Task directions:
Go over the lines below, and when one contains the word "initial", copy it.

━━━━━ Extracted material

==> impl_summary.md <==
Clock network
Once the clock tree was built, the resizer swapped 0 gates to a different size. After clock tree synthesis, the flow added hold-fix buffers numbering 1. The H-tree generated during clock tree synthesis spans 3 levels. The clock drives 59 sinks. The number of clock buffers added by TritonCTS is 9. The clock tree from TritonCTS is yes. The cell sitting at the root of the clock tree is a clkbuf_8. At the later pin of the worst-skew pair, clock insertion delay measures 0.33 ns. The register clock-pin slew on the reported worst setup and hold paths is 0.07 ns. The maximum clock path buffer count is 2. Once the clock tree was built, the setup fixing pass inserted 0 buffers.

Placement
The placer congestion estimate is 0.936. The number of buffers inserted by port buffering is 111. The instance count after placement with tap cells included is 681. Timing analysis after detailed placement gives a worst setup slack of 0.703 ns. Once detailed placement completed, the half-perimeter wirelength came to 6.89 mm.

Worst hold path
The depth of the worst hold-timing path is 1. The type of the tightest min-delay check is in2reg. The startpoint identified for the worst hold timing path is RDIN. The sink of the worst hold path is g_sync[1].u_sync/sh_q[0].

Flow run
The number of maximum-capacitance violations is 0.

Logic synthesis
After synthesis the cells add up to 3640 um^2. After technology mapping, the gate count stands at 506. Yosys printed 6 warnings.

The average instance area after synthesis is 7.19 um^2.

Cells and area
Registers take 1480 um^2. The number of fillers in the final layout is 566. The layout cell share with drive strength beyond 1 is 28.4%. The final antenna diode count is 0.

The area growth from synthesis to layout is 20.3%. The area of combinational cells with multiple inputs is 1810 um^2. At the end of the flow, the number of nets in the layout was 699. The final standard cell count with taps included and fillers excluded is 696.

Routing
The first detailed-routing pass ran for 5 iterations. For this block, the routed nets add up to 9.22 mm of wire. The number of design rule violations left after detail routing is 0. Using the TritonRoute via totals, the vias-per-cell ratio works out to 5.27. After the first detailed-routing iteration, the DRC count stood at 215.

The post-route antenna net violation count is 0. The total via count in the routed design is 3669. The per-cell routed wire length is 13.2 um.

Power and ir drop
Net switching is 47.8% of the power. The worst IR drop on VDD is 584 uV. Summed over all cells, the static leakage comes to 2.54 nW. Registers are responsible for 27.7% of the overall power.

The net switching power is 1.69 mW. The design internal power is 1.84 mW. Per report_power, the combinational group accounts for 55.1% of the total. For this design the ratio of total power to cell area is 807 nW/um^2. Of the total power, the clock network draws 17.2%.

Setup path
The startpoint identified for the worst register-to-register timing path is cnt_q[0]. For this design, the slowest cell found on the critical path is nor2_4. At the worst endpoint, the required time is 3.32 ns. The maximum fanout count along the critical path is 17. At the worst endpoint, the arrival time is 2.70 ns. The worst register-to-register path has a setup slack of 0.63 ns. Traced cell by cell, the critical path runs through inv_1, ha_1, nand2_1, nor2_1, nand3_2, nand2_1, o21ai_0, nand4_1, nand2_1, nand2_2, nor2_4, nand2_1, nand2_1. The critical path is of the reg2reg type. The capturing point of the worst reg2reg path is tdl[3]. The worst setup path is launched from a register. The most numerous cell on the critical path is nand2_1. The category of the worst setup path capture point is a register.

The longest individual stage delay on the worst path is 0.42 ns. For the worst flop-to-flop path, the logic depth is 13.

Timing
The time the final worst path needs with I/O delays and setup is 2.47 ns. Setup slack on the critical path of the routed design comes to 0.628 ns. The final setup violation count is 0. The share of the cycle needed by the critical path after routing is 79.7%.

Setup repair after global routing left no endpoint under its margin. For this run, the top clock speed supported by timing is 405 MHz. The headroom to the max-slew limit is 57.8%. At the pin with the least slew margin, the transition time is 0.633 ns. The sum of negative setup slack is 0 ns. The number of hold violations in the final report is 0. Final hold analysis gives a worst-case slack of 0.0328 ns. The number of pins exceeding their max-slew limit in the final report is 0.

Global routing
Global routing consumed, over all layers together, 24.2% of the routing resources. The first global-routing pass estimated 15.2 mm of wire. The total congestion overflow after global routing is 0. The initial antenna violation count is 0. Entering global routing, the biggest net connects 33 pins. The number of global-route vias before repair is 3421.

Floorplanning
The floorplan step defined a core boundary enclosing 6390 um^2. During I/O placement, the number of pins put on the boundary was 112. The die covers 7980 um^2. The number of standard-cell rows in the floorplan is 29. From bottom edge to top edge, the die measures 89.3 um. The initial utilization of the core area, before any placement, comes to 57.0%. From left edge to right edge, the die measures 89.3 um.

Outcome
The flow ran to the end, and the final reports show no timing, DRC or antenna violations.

━━━━━━━━━━
━━━━━ Extracted material

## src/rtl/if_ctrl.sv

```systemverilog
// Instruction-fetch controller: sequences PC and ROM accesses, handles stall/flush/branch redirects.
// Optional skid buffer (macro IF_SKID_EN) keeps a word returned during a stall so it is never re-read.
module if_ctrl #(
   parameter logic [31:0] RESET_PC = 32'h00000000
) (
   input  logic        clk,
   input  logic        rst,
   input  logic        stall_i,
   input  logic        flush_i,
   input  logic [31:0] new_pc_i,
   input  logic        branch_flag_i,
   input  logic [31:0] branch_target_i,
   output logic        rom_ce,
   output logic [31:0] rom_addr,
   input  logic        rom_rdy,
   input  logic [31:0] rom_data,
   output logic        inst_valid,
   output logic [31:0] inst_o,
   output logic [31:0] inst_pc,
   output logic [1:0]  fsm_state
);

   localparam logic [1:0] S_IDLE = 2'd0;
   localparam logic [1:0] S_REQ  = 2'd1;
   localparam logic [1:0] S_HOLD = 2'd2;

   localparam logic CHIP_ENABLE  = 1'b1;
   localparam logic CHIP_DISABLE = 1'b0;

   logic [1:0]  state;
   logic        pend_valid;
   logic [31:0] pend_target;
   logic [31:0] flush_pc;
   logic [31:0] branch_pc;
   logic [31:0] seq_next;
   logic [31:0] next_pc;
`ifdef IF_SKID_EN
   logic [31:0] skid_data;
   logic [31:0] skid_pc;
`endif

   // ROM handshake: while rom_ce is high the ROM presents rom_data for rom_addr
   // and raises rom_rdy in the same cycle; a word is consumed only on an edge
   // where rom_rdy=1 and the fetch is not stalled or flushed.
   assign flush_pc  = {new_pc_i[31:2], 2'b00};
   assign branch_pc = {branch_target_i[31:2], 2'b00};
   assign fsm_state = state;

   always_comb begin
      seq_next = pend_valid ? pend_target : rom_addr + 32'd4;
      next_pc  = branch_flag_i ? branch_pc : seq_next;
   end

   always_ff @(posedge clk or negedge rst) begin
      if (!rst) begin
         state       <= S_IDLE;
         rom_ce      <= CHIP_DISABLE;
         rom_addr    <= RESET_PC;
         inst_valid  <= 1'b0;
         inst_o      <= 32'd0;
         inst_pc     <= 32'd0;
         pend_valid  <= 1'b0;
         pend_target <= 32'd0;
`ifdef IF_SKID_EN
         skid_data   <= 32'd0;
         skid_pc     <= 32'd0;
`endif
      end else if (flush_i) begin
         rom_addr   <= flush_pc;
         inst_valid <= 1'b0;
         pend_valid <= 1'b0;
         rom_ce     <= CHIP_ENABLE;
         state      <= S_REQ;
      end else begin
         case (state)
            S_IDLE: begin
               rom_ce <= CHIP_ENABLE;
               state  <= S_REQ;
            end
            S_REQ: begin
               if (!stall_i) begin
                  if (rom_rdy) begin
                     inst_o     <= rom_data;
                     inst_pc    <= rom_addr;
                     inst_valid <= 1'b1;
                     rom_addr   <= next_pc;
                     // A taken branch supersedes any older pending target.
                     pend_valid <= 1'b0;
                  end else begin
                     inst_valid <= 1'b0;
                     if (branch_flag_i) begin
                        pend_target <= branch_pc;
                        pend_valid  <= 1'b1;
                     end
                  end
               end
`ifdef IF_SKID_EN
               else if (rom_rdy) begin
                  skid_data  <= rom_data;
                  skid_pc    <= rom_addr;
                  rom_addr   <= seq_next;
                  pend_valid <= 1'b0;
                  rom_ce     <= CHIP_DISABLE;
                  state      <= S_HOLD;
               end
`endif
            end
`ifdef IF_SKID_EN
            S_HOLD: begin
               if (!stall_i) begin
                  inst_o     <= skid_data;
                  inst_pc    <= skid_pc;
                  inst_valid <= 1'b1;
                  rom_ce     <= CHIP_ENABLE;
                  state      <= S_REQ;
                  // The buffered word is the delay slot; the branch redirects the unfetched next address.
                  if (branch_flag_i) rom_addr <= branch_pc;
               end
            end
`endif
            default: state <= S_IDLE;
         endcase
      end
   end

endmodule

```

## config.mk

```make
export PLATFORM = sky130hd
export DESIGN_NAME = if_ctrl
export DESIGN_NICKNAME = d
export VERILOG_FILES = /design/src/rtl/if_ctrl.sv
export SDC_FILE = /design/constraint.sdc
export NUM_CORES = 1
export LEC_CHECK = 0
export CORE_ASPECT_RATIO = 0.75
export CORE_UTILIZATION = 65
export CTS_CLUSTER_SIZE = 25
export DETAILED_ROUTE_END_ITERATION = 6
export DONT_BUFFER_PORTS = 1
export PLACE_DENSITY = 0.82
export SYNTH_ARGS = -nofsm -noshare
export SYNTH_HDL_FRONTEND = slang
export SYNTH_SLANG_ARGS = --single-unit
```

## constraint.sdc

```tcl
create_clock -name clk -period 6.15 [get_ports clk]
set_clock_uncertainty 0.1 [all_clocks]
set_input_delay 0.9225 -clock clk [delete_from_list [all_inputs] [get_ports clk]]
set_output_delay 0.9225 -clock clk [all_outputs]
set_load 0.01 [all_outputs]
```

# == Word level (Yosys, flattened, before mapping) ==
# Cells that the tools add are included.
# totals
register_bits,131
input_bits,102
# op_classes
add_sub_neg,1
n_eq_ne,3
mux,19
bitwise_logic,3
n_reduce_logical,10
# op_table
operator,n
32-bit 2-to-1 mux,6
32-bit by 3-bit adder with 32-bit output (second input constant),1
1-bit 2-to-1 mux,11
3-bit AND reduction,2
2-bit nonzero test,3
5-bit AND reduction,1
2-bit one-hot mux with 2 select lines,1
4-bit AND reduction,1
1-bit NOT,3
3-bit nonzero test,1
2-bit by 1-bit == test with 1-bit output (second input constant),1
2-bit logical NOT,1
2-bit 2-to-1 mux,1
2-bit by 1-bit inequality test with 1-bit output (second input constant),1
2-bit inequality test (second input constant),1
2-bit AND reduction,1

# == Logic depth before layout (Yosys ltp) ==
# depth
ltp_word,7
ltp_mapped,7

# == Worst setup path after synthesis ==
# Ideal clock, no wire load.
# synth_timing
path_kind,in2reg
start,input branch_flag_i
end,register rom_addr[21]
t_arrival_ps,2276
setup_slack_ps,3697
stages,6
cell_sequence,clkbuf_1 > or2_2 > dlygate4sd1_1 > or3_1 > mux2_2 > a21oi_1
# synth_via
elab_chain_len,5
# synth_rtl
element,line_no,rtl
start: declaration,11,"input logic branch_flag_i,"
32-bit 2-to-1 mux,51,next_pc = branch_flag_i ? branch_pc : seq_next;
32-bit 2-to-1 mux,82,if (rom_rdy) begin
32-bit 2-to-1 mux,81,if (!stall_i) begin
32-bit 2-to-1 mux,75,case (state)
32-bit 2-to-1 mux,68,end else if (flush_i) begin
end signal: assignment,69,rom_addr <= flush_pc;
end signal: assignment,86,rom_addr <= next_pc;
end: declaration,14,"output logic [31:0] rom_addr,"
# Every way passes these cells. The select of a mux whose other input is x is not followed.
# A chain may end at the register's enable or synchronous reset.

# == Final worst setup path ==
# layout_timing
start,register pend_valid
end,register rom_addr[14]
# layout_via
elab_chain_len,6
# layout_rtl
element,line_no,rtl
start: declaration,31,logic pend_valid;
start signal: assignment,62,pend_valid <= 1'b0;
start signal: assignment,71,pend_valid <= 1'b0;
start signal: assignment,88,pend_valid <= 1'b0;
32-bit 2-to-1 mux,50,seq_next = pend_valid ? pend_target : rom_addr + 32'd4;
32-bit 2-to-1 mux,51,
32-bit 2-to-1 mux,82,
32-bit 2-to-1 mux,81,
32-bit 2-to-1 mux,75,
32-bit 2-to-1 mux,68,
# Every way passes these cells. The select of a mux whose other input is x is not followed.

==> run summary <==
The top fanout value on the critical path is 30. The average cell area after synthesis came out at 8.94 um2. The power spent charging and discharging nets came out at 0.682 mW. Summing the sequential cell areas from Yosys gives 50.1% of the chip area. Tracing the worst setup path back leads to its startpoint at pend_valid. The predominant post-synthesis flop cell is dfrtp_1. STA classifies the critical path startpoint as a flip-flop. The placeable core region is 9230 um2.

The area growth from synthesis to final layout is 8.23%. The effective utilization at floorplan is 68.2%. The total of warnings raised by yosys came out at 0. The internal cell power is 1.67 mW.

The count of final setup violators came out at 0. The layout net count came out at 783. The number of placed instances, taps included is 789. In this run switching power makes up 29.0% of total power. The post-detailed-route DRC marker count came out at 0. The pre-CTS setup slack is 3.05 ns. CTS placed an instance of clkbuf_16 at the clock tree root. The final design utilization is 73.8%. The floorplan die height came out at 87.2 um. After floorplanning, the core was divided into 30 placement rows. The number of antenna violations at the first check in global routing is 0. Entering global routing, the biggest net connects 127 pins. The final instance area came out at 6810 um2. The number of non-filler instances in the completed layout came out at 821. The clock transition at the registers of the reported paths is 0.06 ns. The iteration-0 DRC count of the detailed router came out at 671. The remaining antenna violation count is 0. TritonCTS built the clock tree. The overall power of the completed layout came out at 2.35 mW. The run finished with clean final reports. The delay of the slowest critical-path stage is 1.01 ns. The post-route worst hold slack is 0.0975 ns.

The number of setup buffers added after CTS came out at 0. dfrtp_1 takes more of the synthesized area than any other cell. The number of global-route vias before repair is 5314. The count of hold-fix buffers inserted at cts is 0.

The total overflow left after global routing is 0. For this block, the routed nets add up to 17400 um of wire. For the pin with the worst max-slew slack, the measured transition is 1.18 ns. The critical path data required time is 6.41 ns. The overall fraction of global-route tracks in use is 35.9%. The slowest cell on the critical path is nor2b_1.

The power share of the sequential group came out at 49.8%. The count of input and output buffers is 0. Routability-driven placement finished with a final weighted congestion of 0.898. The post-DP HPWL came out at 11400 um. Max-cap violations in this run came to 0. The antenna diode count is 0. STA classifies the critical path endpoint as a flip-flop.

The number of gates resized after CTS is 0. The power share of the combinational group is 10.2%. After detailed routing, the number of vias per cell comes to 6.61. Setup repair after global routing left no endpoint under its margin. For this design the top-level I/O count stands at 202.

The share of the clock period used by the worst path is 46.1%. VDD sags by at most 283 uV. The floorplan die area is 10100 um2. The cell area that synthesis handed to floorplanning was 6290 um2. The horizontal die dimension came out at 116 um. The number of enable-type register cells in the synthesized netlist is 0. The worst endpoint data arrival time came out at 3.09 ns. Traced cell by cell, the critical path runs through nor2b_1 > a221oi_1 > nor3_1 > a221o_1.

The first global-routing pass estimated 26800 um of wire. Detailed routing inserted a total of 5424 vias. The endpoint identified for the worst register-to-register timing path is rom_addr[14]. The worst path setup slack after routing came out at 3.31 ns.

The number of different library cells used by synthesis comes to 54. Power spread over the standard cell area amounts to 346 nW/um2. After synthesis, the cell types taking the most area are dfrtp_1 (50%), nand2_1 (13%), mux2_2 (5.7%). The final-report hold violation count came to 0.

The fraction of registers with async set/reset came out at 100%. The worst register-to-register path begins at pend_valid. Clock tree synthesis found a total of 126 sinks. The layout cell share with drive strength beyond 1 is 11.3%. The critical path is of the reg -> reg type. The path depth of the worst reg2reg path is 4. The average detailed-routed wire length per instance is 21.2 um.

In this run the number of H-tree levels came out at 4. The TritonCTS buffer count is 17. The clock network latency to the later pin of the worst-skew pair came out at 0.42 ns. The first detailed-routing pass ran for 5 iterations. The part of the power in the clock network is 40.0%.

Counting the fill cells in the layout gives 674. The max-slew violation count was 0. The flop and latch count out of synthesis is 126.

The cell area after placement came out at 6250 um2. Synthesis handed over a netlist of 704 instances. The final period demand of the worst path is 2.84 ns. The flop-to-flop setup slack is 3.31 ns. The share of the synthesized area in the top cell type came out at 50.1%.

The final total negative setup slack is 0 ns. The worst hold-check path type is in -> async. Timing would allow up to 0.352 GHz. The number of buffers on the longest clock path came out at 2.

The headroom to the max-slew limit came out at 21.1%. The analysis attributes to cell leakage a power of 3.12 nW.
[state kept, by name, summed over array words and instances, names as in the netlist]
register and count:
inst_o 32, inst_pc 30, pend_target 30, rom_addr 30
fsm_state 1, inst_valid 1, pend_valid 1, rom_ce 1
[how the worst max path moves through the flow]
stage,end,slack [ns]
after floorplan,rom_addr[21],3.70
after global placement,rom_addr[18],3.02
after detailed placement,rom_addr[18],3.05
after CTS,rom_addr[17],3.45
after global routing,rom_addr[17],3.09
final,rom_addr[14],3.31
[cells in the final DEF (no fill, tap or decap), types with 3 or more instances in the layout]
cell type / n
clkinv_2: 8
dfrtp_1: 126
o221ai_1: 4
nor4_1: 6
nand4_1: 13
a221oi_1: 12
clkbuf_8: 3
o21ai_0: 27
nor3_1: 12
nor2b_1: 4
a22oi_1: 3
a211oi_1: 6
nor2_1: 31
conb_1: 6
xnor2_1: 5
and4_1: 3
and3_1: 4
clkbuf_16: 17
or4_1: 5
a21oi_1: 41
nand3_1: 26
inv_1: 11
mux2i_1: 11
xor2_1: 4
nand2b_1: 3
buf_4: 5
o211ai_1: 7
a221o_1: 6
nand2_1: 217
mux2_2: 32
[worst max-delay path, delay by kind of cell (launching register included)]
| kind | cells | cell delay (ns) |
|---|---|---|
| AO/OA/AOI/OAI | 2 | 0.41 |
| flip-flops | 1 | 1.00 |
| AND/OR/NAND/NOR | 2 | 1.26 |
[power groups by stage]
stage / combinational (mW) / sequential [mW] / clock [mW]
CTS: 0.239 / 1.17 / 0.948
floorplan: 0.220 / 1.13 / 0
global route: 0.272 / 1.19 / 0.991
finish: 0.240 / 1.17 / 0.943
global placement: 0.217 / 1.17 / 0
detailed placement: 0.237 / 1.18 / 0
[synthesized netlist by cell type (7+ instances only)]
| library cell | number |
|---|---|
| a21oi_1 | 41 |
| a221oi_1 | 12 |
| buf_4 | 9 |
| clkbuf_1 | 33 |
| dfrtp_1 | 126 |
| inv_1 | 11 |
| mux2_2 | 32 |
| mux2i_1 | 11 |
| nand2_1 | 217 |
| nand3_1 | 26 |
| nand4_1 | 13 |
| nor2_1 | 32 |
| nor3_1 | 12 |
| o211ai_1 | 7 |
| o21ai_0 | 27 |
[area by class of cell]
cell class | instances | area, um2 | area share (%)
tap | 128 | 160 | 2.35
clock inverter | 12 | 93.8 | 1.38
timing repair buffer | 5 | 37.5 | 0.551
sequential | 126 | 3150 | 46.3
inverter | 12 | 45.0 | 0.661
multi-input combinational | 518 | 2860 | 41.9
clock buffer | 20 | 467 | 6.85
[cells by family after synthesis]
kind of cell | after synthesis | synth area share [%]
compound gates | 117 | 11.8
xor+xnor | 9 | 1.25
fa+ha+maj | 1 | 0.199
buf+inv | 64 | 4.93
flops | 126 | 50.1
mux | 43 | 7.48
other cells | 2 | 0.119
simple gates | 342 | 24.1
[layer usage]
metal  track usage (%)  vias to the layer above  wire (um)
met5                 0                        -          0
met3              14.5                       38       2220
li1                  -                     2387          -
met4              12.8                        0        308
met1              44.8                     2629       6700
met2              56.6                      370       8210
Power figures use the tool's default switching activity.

━━━━━━━━━━

Task response:
Global routing consumed, over all layers together, 24.2% of the routing resources. The first global-routing pass estimated 15.2 mm of wire. The total congestion overflow after global routing is 0. The initial antenna violation count is 0. Entering global routing, the biggest net connects 33 pins. The number of global-route vias before repair is 3421.
The floorplan step defined a core boundary enclosing 6390 um^2. During I/O placement, the number of pins put on the boundary was 112. The die covers 7980 um^2. The number of standard-cell rows in the floorplan is 29. From bottom edge to top edge, the die measures 89.3 um. The initial utilization of the core area, before any placement, comes to 57.0%. From left edge to right edge, the die measures 89.3 um.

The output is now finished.